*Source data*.
====================

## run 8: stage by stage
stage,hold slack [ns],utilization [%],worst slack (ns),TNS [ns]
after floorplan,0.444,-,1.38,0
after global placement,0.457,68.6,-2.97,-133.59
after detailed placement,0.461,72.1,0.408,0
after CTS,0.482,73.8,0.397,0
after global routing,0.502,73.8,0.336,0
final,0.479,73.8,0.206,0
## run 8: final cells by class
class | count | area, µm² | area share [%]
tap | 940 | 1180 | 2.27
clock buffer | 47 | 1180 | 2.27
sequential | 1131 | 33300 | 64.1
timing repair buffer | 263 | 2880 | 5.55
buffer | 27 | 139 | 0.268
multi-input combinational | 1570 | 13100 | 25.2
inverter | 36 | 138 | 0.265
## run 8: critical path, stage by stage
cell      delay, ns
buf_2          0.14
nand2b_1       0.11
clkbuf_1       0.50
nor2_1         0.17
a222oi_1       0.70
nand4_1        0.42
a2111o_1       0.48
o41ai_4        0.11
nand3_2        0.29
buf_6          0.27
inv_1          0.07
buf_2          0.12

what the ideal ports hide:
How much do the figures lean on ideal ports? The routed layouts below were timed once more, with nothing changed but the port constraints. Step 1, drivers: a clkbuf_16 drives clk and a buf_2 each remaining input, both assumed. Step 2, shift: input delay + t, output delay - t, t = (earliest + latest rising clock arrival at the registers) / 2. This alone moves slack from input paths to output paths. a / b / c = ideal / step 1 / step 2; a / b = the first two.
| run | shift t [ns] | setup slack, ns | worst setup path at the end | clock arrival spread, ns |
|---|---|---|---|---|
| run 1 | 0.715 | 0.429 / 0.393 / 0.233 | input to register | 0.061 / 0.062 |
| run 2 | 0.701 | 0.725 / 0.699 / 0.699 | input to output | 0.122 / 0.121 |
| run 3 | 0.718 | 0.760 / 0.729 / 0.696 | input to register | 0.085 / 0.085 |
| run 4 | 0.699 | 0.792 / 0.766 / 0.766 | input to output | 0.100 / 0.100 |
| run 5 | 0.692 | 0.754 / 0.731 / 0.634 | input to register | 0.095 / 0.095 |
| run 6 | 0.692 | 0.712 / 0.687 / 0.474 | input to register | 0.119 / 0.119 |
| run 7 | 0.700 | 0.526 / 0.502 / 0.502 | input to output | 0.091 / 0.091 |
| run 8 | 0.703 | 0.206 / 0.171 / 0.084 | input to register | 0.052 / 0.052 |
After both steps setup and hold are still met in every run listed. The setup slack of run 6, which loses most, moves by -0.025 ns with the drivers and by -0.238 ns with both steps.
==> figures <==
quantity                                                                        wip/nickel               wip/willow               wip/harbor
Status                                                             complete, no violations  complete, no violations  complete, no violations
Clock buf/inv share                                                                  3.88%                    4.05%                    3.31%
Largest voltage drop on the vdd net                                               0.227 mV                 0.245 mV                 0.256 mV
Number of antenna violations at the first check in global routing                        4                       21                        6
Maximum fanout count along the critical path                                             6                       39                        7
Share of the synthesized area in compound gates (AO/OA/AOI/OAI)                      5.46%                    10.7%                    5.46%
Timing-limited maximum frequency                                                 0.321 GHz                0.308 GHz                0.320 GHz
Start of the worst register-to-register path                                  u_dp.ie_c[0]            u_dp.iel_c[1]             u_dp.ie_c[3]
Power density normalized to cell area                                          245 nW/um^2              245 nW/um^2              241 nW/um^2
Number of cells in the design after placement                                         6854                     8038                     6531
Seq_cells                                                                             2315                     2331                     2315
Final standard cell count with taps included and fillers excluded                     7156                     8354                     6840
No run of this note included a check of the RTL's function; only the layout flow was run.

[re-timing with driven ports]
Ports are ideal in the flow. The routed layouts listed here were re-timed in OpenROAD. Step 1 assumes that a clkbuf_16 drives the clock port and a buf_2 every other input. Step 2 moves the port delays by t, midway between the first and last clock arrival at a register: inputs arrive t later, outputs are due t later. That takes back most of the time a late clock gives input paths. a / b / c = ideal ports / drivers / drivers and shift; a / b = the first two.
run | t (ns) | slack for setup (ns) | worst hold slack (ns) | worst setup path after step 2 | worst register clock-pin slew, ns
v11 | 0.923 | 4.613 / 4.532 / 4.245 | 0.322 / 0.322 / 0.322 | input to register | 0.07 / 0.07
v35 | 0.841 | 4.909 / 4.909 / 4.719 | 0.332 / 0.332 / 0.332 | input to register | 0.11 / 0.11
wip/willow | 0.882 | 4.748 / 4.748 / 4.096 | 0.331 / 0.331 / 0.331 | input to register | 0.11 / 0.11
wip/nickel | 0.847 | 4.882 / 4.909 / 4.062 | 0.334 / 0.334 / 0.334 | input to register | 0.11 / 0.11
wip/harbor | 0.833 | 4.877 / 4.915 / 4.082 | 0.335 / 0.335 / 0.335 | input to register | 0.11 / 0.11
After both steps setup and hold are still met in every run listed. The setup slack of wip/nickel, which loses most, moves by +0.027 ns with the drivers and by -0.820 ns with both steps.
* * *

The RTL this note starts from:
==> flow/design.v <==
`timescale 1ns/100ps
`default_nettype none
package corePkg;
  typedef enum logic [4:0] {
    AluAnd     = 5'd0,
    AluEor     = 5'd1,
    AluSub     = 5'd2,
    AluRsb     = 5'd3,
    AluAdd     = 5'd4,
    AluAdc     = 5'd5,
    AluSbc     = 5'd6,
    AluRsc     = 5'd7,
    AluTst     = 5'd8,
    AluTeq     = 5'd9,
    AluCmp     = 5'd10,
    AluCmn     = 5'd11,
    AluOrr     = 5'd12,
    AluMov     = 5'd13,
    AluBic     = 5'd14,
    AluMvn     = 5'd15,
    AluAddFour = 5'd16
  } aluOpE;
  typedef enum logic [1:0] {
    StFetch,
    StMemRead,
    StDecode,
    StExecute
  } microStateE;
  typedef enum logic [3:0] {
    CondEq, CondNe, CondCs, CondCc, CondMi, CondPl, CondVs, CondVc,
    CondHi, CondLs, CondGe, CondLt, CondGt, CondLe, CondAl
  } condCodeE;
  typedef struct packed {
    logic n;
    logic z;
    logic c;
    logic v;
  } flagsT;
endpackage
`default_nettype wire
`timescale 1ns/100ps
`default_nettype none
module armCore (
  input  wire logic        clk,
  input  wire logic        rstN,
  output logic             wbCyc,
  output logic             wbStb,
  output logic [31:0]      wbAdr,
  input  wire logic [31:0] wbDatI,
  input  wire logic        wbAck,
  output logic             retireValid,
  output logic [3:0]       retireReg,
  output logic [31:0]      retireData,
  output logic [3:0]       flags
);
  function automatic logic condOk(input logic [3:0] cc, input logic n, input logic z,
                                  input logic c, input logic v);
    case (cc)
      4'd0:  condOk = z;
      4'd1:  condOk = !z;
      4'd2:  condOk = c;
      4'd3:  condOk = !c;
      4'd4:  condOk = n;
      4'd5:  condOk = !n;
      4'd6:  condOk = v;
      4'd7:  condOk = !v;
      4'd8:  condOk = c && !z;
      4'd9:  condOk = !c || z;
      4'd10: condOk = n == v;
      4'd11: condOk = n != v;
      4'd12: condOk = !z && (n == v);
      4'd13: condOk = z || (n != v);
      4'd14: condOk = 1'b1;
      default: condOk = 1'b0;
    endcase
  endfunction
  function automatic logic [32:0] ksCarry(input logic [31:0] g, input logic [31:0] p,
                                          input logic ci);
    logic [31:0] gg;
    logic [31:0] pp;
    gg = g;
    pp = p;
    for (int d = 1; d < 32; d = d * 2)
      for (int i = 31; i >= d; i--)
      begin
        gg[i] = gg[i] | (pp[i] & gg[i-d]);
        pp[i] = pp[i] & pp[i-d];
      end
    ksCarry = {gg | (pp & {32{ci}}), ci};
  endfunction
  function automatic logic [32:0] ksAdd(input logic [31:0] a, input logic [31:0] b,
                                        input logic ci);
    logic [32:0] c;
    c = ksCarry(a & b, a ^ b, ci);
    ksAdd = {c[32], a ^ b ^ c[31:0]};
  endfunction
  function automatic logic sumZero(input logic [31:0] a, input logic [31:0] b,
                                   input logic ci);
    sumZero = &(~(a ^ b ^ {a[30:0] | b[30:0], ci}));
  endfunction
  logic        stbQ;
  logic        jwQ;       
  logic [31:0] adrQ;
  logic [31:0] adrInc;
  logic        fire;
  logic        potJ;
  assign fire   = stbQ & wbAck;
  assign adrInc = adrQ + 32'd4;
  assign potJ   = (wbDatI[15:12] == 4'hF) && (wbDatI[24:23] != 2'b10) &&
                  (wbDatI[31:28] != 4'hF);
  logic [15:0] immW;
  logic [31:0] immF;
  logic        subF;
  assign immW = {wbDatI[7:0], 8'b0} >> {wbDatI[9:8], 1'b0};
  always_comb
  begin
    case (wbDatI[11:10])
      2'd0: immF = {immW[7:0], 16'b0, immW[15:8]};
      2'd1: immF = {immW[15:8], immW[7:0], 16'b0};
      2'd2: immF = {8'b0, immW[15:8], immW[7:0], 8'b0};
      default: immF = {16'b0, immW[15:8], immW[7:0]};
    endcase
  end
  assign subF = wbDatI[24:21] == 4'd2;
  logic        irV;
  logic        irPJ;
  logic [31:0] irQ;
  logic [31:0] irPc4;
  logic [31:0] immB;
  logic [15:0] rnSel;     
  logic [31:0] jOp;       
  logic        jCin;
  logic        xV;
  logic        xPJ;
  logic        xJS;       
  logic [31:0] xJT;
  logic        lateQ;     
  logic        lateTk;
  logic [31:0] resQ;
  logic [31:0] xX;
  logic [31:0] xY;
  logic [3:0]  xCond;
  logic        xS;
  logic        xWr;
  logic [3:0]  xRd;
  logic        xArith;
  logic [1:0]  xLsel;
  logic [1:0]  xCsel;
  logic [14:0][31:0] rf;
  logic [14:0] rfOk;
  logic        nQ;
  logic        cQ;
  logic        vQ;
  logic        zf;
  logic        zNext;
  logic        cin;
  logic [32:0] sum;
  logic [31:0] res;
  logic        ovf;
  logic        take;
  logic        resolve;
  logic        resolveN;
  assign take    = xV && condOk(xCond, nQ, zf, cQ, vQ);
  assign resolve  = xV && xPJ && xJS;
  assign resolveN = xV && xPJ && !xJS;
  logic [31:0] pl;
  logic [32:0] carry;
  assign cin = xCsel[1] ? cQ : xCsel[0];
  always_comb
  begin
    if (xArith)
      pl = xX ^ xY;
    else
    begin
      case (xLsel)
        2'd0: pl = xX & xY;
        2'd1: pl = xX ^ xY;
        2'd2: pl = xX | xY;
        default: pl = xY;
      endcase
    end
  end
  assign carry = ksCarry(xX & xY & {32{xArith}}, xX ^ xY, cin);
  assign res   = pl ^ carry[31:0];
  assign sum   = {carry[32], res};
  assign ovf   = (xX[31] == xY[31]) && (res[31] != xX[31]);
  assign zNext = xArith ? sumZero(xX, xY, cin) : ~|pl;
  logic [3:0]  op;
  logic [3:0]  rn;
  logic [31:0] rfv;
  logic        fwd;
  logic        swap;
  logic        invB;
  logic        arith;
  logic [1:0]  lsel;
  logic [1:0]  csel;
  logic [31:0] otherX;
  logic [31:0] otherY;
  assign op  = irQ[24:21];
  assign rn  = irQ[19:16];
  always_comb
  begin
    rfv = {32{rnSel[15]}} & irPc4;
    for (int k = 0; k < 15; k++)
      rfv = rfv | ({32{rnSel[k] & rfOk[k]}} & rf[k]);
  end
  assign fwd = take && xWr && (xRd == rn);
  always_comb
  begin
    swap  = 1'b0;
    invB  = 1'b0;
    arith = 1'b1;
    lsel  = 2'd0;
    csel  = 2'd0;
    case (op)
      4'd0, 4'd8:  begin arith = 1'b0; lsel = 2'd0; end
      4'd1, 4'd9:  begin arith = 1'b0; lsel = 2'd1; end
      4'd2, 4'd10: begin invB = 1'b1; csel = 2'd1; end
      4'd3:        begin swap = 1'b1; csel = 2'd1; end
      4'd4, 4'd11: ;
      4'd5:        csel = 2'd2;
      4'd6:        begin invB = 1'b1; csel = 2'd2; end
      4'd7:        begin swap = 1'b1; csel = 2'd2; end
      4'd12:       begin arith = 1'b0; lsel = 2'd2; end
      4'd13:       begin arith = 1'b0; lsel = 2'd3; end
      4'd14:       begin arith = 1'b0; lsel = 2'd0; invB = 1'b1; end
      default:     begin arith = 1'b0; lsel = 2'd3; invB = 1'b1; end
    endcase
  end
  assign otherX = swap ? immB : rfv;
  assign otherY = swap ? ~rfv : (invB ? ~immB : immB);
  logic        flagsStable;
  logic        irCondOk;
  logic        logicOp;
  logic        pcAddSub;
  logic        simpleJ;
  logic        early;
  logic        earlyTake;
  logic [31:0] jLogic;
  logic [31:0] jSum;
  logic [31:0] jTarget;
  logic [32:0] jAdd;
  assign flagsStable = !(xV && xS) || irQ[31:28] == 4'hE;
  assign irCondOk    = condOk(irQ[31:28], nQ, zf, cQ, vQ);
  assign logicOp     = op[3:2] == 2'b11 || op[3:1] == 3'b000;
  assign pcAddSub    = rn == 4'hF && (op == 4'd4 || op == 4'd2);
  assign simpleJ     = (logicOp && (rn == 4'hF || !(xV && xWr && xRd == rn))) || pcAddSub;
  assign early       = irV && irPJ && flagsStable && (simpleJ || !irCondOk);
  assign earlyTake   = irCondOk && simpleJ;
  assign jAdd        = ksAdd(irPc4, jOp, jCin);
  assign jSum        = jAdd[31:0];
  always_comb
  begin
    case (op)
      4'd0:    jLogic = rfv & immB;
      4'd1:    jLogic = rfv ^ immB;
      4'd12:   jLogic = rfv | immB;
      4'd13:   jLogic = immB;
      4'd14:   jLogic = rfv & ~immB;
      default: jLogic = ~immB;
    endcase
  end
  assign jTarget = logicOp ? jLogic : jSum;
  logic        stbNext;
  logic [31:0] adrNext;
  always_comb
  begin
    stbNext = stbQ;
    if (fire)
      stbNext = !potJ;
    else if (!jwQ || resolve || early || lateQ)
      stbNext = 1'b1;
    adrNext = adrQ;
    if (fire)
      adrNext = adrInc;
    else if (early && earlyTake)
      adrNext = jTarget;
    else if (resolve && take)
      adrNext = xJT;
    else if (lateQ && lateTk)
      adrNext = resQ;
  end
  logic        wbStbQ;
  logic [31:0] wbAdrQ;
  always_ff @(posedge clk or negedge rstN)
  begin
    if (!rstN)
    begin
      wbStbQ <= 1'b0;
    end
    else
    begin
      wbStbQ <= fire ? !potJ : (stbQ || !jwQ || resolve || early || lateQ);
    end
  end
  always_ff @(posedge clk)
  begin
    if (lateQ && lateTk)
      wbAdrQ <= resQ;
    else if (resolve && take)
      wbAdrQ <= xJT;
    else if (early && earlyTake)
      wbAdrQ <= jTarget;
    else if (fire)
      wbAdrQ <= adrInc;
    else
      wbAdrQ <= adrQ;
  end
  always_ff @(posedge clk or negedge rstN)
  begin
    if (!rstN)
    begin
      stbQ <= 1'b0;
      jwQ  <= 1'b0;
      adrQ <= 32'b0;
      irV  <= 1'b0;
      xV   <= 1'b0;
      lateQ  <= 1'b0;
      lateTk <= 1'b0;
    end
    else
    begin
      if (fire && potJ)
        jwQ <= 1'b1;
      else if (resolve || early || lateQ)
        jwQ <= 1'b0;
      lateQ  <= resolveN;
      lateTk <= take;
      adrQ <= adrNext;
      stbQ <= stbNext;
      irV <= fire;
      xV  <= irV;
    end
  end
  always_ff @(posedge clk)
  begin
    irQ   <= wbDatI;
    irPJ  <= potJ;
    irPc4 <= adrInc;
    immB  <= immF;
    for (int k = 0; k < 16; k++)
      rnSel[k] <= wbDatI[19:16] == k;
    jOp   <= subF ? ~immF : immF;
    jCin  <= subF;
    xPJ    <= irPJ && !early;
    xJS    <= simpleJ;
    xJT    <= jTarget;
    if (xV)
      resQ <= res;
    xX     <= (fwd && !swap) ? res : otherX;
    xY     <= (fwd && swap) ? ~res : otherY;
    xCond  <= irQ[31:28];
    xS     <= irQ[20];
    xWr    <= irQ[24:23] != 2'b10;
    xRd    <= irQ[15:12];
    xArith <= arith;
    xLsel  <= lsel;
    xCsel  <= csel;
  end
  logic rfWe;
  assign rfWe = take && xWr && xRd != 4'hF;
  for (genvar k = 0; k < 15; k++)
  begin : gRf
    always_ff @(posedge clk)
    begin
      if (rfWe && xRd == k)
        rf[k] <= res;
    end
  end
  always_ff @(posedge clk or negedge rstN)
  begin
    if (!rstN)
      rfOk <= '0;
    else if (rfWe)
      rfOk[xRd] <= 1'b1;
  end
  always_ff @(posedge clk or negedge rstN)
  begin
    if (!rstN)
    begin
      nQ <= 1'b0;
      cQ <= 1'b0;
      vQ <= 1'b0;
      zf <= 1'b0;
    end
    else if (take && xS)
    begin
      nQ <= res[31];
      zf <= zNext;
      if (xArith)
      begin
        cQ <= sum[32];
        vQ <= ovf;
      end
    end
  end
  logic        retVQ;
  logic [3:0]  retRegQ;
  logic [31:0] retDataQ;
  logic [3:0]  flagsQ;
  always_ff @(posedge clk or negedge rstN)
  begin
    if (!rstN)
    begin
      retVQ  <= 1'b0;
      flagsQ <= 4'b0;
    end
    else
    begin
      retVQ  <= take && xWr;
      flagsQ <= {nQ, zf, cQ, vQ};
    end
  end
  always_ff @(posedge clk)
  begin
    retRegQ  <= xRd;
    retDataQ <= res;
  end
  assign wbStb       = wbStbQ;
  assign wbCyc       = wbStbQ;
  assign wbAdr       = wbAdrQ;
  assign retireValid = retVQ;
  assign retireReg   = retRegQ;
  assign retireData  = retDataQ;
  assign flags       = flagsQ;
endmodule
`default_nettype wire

====================

Return exactly the lines from the one containing "subF ? ~immF : immF;" to the last line of the data, and nothing more.

    jOp   <= subF ? ~immF : immF;
    jCin  <= subF;
    xPJ    <= irPJ && !early;
    xJS    <= simpleJ;
    xJT    <= jTarget;
    if (xV)
      resQ <= res;
    xX     <= (fwd && !swap) ? res : otherX;
    xY     <= (fwd && swap) ? ~res : otherY;
    xCond  <= irQ[31:28];
    xS     <= irQ[20];
    xWr    <= irQ[24:23] != 2'b10;
    xRd    <= irQ[15:12];
    xArith <= arith;
    xLsel  <= lsel;
    xCsel  <= csel;
  end
  logic rfWe;
  assign rfWe = take && xWr && xRd != 4'hF;
  for (genvar k = 0; k < 15; k++)
  begin : gRf
    always_ff @(posedge clk)
    begin
      if (rfWe && xRd == k)
        rf[k] <= res;
    end
  end
  always_ff @(posedge clk or negedge rstN)
  begin
    if (!rstN)
      rfOk <= '0;
    else if (rfWe)
      rfOk[xRd] <= 1'b1;
  end
  always_ff @(posedge clk or negedge rstN)
  begin
    if (!rstN)
    begin
      nQ <= 1'b0;
      cQ <= 1'b0;
      vQ <= 1'b0;
      zf <= 1'b0;
    end
    else if (take && xS)
    begin
      nQ <= res[31];
      zf <= zNext;
      if (xArith)
      begin
        cQ <= sum[32];
        vQ <= ovf;
      end
    end
  end
  logic        retVQ;
  logic [3:0]  retRegQ;
  logic [31:0] retDataQ;
  logic [3:0]  flagsQ;
  always_ff @(posedge clk or negedge rstN)
  begin
    if (!rstN)
    begin
      retVQ  <= 1'b0;
      flagsQ <= 4'b0;
    end
    else
    begin
      retVQ  <= take && xWr;
      flagsQ <= {nQ, zf, cQ, vQ};
    end
  end
  always_ff @(posedge clk)
  begin
    retRegQ  <= xRd;
    retDataQ <= res;
  end
  assign wbStb       = wbStbQ;
  assign wbCyc       = wbStbQ;
  assign wbAdr       = wbAdrQ;
  assign retireValid = retVQ;
  assign retireReg   = retRegQ;
  assign retireData  = retDataQ;
  assign flags       = flagsQ;
endmodule
`default_nettype wire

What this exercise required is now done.